The trend, building for a decade and now reaching a saturation point, is being fueled by a mix of Hollywood directors, corporate advertisers, professional musicians looking for a new sound and amateurs who have discovered how easy the uke is to use. Their aims may be completely different — selling deodorant and cars versus thrumming in a Brooklyn bar — but they are united in recognizing that the ukulele offers a folksy, hands-on kind of musical humility that’s hard to find in an age in thrall to “American Idol” and Guitar Hero.

“It symbolizes everything that the grand polished machine of the music industry is not,” said Amanda Palmer, a singer formerly with the punk-cabaret group Dresden Dolls.

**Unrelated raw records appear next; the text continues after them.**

What follows belongs to an exercise in optimizing a design on an open flow for small area, a short achievable clock period and few clock cycles per item; a production flow would make more cautious choices. The RTL was checked by simulation tests, not by an equivalence proof against the original design.

==> try-garnet <==
==> flow/design.v <==
package ex_muldiv_pkg;
    localparam int XLEN = 32;
    localparam logic [4:0] ALU_NOP  = 5'h00;
    localparam logic [4:0] ALU_MULT = 5'h18;
    localparam logic [4:0] ALU_DIV  = 5'h1A;
    localparam int MUL_K  = 8;
    localparam int MUL_NG = 5;
    localparam int DIV_W  = 35;
endpackage
module ex_muldiv_div_iter
(
    input  logic [ex_muldiv_pkg::XLEN-1:0]  rem_i,
    input  logic [ex_muldiv_pkg::DIV_W-1:0] dvs_i,
    input  logic                            cin_i,
    output logic [ex_muldiv_pkg::XLEN-1:0]  rem_o,
    output logic                            qbit_o
);
    logic [ex_muldiv_pkg::XLEN:0] diff;
    ex_muldiv_bkadd #(.W(ex_muldiv_pkg::XLEN)) u_add (
        .a_i    (rem_i),
        .b_i    (dvs_i[ex_muldiv_pkg::XLEN-1:0]),
        .cin_i  (cin_i),
        .sum_o  (diff[ex_muldiv_pkg::XLEN-1:0]),
        .cout_o (diff[ex_muldiv_pkg::XLEN])
    );
    assign qbit_o = diff[ex_muldiv_pkg::XLEN] & (&dvs_i[ex_muldiv_pkg::DIV_W-1:ex_muldiv_pkg::XLEN]);
    assign rem_o  = qbit_o ? diff[ex_muldiv_pkg::XLEN-1:0] : rem_i;
endmodule
module ex_muldiv_bkadd
#(
    parameter int W = 32
) (
    input  logic [W-1:0] a_i,
    input  logic [W-1:0] b_i,
    input  logic         cin_i,
    output logic [W-1:0] sum_o,
    output logic         cout_o
);
    localparam int LV = $clog2(W);
    logic [W-1:0] p, g, pp, gg;
    always_comb begin
        p  = a_i ^ b_i;
        g  = a_i & b_i;
        gg = g;
        pp = p;
        gg[0] = g[0] | (p[0] & cin_i);
        for (int l = 0; l < LV; l++)
            for (int i = 2*(1<<l)-1; i < W; i = i + 2*(1<<l)) begin
                gg[i] = gg[i] | (pp[i] & gg[i-(1<<l)]);
                pp[i] = pp[i] & pp[i-(1<<l)];
            end
        for (int l = LV-2; l >= 0; l--)
            for (int i = 3*(1<<l)-1; i < W; i = i + 2*(1<<l)) begin
                gg[i] = gg[i] | (pp[i] & gg[i-(1<<l)]);
                pp[i] = pp[i] & pp[i-(1<<l)];
            end
    end
    assign sum_o  = p ^ {gg[W-2:0], cin_i};
    assign cout_o = gg[W-1];
endmodule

A few years ago, as a one-off concert gag, Ms. Palmer strummed a uke as she sang Radiohead’s “Creep,” accompanying herself on a $19 model she had bought the day before. But the performance turned out to be so starkly intense it could not remain a joke. So she began taking a ukulele everywhere, and before long she had recorded a full album: “Amanda Palmer Performs the Popular Hits of Radiohead on Her Magical Ukulele,” released last year.

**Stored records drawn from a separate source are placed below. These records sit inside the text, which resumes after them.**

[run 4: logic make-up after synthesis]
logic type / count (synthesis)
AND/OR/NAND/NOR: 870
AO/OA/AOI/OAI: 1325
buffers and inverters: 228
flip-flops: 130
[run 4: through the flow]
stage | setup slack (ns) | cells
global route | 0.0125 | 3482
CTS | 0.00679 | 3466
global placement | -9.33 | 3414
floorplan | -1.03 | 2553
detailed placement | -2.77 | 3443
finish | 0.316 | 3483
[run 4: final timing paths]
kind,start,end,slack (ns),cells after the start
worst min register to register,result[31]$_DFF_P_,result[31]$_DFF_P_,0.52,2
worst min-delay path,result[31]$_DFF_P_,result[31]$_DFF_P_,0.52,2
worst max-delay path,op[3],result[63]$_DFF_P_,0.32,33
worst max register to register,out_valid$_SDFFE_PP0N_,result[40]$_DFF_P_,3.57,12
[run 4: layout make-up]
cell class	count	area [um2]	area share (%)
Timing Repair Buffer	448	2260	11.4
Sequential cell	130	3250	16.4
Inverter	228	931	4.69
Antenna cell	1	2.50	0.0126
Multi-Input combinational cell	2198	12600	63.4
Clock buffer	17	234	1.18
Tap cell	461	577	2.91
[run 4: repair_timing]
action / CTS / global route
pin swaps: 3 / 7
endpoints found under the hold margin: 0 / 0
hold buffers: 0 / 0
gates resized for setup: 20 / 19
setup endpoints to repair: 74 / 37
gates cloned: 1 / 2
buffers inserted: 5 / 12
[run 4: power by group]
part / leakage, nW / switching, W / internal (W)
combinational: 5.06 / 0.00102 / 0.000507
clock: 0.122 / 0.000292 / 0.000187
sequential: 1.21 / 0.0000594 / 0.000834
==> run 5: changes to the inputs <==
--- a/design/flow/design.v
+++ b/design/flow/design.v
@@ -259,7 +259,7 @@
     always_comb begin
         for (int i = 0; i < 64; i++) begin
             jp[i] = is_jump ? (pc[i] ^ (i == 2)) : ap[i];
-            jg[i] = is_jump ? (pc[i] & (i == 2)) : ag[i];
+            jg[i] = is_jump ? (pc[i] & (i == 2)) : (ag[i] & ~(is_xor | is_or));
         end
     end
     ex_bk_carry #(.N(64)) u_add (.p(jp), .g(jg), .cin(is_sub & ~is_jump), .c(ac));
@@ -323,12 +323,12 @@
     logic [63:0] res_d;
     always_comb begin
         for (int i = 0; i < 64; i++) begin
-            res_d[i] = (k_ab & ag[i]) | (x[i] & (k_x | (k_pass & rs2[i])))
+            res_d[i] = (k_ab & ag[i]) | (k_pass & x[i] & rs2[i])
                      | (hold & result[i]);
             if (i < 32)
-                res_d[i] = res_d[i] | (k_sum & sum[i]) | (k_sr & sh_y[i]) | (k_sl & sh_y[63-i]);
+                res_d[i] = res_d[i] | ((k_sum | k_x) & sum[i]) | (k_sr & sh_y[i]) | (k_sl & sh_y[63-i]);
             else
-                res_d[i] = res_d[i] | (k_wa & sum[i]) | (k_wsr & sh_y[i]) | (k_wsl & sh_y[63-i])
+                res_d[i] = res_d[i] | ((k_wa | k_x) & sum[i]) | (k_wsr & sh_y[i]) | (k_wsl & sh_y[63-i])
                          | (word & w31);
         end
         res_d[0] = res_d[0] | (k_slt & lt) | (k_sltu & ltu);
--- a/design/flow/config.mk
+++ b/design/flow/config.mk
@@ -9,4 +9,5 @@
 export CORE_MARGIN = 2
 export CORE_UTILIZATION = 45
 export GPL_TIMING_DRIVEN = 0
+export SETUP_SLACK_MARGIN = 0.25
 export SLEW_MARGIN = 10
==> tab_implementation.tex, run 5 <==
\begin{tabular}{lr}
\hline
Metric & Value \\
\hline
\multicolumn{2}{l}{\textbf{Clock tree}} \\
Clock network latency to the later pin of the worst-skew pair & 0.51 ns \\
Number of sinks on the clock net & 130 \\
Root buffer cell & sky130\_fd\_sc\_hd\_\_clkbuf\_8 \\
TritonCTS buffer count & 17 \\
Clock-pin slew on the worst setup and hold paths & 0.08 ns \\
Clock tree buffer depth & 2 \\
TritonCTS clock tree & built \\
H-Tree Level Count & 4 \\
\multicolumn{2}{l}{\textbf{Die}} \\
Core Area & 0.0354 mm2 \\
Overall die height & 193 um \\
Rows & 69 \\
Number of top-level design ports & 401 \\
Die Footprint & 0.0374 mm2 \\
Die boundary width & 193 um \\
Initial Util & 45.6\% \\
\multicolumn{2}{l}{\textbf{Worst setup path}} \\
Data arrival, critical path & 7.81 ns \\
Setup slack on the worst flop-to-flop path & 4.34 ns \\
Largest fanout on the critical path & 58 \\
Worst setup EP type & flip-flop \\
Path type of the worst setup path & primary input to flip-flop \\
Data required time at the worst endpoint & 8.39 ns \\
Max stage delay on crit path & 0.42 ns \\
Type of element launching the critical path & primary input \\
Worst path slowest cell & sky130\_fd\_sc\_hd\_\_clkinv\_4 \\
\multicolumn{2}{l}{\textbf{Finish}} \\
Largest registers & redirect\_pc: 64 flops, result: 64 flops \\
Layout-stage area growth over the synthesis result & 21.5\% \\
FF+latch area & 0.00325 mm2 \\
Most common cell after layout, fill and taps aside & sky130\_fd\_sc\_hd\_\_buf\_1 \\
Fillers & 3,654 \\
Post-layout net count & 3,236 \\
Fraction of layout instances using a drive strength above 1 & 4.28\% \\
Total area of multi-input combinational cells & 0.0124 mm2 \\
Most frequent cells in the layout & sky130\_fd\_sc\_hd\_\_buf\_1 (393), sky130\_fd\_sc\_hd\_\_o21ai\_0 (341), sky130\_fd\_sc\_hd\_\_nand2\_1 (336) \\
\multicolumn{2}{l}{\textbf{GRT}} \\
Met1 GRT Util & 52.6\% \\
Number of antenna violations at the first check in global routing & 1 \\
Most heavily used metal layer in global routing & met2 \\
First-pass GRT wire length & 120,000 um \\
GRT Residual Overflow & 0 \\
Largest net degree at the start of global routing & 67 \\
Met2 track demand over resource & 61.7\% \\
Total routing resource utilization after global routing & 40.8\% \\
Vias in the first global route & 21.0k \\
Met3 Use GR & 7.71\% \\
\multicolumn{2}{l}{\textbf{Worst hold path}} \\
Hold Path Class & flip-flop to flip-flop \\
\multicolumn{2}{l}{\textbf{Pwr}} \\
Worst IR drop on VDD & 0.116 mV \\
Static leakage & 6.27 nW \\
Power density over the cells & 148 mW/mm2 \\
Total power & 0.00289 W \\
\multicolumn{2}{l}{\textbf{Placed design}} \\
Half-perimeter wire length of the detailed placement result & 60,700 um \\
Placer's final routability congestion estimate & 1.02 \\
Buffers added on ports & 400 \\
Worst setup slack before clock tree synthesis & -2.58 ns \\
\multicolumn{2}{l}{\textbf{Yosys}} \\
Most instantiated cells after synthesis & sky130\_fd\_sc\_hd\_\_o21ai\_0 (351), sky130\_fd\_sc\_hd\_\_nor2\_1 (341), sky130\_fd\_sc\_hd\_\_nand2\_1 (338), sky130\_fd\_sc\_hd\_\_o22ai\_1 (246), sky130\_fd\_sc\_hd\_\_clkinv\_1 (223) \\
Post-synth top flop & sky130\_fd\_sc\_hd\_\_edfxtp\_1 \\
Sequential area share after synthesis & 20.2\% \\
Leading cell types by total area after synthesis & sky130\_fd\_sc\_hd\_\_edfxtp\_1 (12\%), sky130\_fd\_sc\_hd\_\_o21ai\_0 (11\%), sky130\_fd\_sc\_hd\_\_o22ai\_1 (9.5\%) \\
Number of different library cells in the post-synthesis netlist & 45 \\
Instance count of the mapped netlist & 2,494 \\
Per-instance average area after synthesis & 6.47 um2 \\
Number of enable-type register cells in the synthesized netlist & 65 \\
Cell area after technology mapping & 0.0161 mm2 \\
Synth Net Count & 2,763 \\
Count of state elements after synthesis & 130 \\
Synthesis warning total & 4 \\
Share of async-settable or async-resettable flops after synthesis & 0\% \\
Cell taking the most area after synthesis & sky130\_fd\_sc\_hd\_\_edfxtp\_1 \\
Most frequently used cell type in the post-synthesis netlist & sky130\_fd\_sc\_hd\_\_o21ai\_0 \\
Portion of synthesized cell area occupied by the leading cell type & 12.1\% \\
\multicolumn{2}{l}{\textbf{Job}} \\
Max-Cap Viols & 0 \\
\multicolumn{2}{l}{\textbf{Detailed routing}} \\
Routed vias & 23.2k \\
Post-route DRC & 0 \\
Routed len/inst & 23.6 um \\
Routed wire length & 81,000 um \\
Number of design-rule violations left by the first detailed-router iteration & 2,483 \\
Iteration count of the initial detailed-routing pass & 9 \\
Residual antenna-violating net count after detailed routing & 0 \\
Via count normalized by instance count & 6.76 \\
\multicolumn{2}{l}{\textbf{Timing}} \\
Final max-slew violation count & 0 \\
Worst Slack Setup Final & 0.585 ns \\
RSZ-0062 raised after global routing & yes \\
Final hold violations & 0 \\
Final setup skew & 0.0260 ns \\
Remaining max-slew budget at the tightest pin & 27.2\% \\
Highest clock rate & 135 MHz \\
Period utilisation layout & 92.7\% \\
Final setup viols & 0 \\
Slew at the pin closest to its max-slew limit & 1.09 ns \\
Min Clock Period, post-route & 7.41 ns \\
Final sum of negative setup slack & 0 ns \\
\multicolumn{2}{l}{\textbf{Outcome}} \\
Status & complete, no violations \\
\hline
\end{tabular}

That Ms. Palmer absorbed the basics in a day — her usual instrument is the piano — indicates one of the ukulele’s great advantages: it’s so easy to learn that it’s said to be almost impossible to play it badly. Even when slightly off key, it serves as a blank canvas that can accent the character of any voice. And in the right hands, it can strip a song to its skeletal core.

“Nobody picks up the ukulele who is later going to go back and Auto-Tune their vocals,” said Stephin Merritt of Magnetic Fields, whose 1999 triple album, “69 Love Songs,” featured the ukulele extensively and was a landmark in its revival. “It definitely sounds untrained, and therefore goes with untrained vocal styles.”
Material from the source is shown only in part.